Our study has several limitations. First, our study was conducted with a small specimen size and short follow-up time. However, patient sample collection and follow-up are ongoing. Soon, we will conduct a larger cohort study with a longer follow-up time to fully demonstrate the practical value of HRD detection in Chinese ovarian cancer patients. Second, the adjustment of threshold from 42 to 23 might increase the false positive rate of PARPi-sensitive patients, which may lead to over-treatment and medical resources waste.
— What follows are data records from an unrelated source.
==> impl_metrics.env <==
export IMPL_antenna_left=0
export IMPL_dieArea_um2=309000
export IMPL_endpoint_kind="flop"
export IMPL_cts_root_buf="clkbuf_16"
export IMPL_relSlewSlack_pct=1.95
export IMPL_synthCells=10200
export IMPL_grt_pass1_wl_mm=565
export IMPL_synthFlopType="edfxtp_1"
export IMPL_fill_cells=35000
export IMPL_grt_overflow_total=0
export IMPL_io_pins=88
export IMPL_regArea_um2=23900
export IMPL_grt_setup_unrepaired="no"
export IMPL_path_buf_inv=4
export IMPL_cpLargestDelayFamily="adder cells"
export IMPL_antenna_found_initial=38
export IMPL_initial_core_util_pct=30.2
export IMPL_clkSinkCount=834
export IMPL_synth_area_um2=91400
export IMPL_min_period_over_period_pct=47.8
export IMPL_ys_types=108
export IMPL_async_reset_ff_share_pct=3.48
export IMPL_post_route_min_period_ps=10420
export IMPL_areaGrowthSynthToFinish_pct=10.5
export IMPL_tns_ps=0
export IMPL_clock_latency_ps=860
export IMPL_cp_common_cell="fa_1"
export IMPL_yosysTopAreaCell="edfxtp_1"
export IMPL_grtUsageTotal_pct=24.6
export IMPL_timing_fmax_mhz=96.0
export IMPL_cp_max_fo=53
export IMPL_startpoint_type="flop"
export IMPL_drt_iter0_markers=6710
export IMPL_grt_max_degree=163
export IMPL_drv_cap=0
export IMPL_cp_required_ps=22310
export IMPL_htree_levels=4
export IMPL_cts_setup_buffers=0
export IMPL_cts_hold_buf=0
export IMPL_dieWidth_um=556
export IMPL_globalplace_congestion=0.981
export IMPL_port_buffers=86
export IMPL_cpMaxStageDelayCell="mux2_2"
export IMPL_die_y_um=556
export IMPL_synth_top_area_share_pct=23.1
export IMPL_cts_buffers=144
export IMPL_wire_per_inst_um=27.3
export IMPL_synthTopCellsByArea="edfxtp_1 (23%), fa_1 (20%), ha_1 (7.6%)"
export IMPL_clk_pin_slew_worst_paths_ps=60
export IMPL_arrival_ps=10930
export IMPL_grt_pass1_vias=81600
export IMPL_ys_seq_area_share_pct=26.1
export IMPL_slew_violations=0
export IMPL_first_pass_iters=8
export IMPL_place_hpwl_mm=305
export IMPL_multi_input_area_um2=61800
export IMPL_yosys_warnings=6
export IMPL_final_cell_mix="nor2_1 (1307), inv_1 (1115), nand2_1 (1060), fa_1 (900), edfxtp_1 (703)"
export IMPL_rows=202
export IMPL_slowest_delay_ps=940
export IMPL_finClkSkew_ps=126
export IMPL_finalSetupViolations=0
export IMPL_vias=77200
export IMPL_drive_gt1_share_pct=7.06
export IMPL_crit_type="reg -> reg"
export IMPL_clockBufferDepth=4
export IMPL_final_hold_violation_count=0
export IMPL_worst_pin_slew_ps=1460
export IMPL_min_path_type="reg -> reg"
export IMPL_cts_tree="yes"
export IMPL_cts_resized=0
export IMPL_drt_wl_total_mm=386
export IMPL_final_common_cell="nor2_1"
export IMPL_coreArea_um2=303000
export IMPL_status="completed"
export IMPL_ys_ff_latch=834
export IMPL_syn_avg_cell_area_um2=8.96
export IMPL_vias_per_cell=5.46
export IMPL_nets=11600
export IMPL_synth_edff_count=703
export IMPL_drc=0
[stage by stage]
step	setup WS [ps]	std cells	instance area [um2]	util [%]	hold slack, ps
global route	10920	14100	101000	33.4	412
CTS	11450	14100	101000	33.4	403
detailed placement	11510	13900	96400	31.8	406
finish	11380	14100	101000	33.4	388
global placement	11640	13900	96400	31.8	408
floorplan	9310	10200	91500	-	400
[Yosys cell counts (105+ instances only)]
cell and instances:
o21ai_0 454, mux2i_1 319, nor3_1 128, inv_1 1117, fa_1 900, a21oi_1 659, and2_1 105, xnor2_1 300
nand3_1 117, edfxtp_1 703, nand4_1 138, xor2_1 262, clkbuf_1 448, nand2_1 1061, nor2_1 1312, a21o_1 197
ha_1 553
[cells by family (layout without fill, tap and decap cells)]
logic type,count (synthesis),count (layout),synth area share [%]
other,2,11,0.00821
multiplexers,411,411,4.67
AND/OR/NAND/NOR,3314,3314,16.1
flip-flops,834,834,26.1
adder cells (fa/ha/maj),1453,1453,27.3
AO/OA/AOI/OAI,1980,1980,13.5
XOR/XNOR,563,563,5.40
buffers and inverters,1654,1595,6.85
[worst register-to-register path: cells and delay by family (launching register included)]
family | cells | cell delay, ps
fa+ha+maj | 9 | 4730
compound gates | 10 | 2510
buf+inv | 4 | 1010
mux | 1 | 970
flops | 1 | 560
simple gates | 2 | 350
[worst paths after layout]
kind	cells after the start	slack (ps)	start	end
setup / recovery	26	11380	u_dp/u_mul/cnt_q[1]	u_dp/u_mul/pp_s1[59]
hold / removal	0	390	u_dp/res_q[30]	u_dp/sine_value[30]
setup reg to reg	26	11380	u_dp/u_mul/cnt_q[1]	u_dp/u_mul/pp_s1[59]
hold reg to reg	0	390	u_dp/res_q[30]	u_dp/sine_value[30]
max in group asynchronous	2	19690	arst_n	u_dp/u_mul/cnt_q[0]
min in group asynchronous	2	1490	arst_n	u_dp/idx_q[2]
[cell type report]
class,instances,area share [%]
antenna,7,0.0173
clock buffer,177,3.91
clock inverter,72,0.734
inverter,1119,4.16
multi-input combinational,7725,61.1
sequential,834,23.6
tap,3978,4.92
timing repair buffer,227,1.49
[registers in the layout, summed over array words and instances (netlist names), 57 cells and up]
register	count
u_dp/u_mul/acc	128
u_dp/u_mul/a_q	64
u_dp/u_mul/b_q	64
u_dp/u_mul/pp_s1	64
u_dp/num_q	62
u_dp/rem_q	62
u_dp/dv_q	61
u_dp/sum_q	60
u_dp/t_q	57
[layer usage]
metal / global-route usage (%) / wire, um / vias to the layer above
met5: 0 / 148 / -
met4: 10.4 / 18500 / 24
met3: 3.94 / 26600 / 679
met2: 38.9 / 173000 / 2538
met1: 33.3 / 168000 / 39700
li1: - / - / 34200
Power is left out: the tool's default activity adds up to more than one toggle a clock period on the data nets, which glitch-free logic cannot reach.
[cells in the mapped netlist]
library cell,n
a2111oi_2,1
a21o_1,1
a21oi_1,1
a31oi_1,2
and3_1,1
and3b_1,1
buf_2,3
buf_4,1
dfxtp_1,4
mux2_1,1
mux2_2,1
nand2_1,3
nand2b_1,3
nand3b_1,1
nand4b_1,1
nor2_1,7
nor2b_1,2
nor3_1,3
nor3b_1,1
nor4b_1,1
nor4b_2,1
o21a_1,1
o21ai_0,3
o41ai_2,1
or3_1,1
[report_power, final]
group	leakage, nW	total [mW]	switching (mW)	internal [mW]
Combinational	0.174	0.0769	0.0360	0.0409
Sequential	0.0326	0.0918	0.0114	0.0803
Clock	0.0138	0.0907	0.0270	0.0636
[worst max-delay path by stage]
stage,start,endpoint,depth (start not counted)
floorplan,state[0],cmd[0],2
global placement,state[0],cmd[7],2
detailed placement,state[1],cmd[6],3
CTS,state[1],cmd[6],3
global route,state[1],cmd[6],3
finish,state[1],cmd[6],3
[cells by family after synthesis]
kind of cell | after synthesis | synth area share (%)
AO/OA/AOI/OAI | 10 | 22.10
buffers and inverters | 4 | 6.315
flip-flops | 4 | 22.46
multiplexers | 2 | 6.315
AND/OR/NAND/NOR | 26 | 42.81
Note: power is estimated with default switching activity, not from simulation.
Finally, further research is required to evaluate the forecasting power of these two thresholds for PARPi treatment benefits.

Conclusion

In summary, EOC therapy is becoming increasingly personalized, with the increasing knowledge of the molecular characteristics guiding therapy stratification. The HRD scoring test offers a worthy adjunct to gathering evidence of HRD that may have been missed by only detecting somatic BRCA mutation. An HRD score threshold of 23 strongly correlated with an improvement in pPFS unlike the current threshold of 42. This new threshold may help better predict postoperative patient survival.